There were plenty of applications running under Tiger and Leopard that could use more RAM than the 512MB-1GB that came as standard with a PowerMac G5. Of course, in those days most Macs had user-upgradeable RAM so the idea of "future proofing" by loading up with RAM at the time of purchase wasn't such a big thing. Mid-life RAM upgrades were pretty common and really did extend the life of machines.You could have 16GB of RAM and PowerMac g5 and 'future proof' it, yet it still supported only Tiger and Leopard etc.
Anyway - 16GB would have been a bleeding-edge, hugely expensive spec at the time - 32x the base spec. We're talking here about whether to get 24 or 32GB on a M4 machine rather than 16GB here - your example is more akin to a M4 buyer upgrading to a 512GB Studio Ultra "because future proofing".
EG: I bought a 17" MBP in 2011 with 4GB RAM and a mechanical HD. Cost about £2500. Getting 8GB and a SSD BTO would have maybe added £700 to that. After 2-3 couple of years it was getting sluggish so I upgraded it to 8GB and SSD for a few hundred quid. It ended up lasting me until 2017. If it hadn't been upgradeable then - with hindsight - getting those BTO upgrades on day one would have paid off (even at Apple's extortionate prices).

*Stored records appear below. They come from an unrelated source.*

[src/rtl/freq_counter_pkg.sv]
// ----------------------------------------------------------------------------
// freq_counter_pkg
//  Shared definitions for the frequency-counter tile: gate-window FSM state
//  encoding, gate timer / period register width and the period loaded at
//  reset. Used by the gate sequencer, the edge counter and the testbench.
// ----------------------------------------------------------------------------
package freq_counter_pkg;

   // Width of the period register and of the gate timer.
   localparam int PERIOD_W = 12;

   // Window length (clk cycles) in force after reset.
   localparam logic [PERIOD_W-1:0] DEFAULT_PERIOD = 12'd1000;

   // Encoding is visible on dbg_state, so values are fixed explicitly.
   typedef enum logic [1:0] {
      ST_IDLE  = 2'd0,
      ST_CLEAR = 2'd1,
      ST_COUNT = 2'd2,
      ST_LATCH = 2'd3
   } state_t;

endpackage : freq_counter_pkg

[src/rtl/sync_rise_detect.sv]
// ----------------------------------------------------------------------------
// sync_rise_detect
//  Two-flop synchronizer for an asynchronous pin followed by a rising-edge
//  detector. rise_o is high for exactly one clk cycle per low-to-high
//  transition of the synchronized level; a level held high gives one pulse.
//
//  Ports
//   clk      in   system clock
//   rst_n    in   async active-low reset
//   async_i  in   asynchronous input pin
//   rise_o   out  one-cycle pulse on a synchronized rising edge
// ----------------------------------------------------------------------------
module sync_rise_detect (
   input  logic clk,
   input  logic rst_n,
   input  logic async_i,
   output logic rise_o
);

   logic [1:0] sync_q;   // [0] may go metastable, [1] is the clean level
   logic       prev_q;   // synchronized level one cycle earlier

   always_ff @(posedge clk or negedge rst_n) begin
      if (!rst_n) begin
         sync_q <= 2'b00;
         prev_q <= 1'b0;
      end else begin
         // NOTE: non-blocking assignments make every flop sample the old value
         // of its predecessor, which is what turns these lines into a shift
         // chain instead of collapsing them into a single wire.
         sync_q <= {sync_q[0], async_i};
         prev_q <= sync_q[1];
      end
   end

   // Pin high at edge k: sync_q[1] rises at edge k+1, so the pulse spans the
   // cycle between edges k+1 and k+2 and is consumed at edge k+2.
   assign rise_o = sync_q[1] & ~prev_q;

endmodule : sync_rise_detect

Apart from the very occasional dead-end product, we're talking 5 years before you don't get the latest MacOS (often a blessing in disguise) another 2-3 years before you lose security updates, then an indeterminate period after that before you're forced to upgrade because of a critical vulnerability or software compatibility. 7 years is plenty of time to have to deal with a new hobby or job.By the time your requirements change Apple has already dropped the support.
What if you start freelancing and your customer tells you to use Windows only apps, like most of them do.
Good example.
Solution: install Parallels/Fusion and run ARM Windows (which is gradually getting better support - and if its not a demanding app even x86 emulation might be enough) in a VM.
Consequence: More demand for RAM and internal storage. Shoulda got that 24GB option...
The whole PC vs. Mac thing is a red herring here. Not much you can do on a Mac that you can't do on a PC (or vice versa) - it really comes down to how much you prefer MacOS over Windows. Meanwhile, nobody is saying that an extra 8GB of RAM is going to guarantee that you can hand your Mac down to your grandchildren - but it might stop you needing to buy a new Mac (on which you'll probably still have to spend another $200 to get more RAM) just to be able to open more broswser tabs. .
Anyway, what I said in my post was that - at Apple prices - getting extra RAM for "future proofing" probably isn't worth it. If Apple didn't charge 4x the going rate for RAM then getting an extra 8GB would be a no brainer even if it only extended the useful life of your machine by a year or so. This is the problem when Apple doesn't have enough processor variants to make good/better/best variants of each model & creates artificial scarcity of RAM and Storage instead.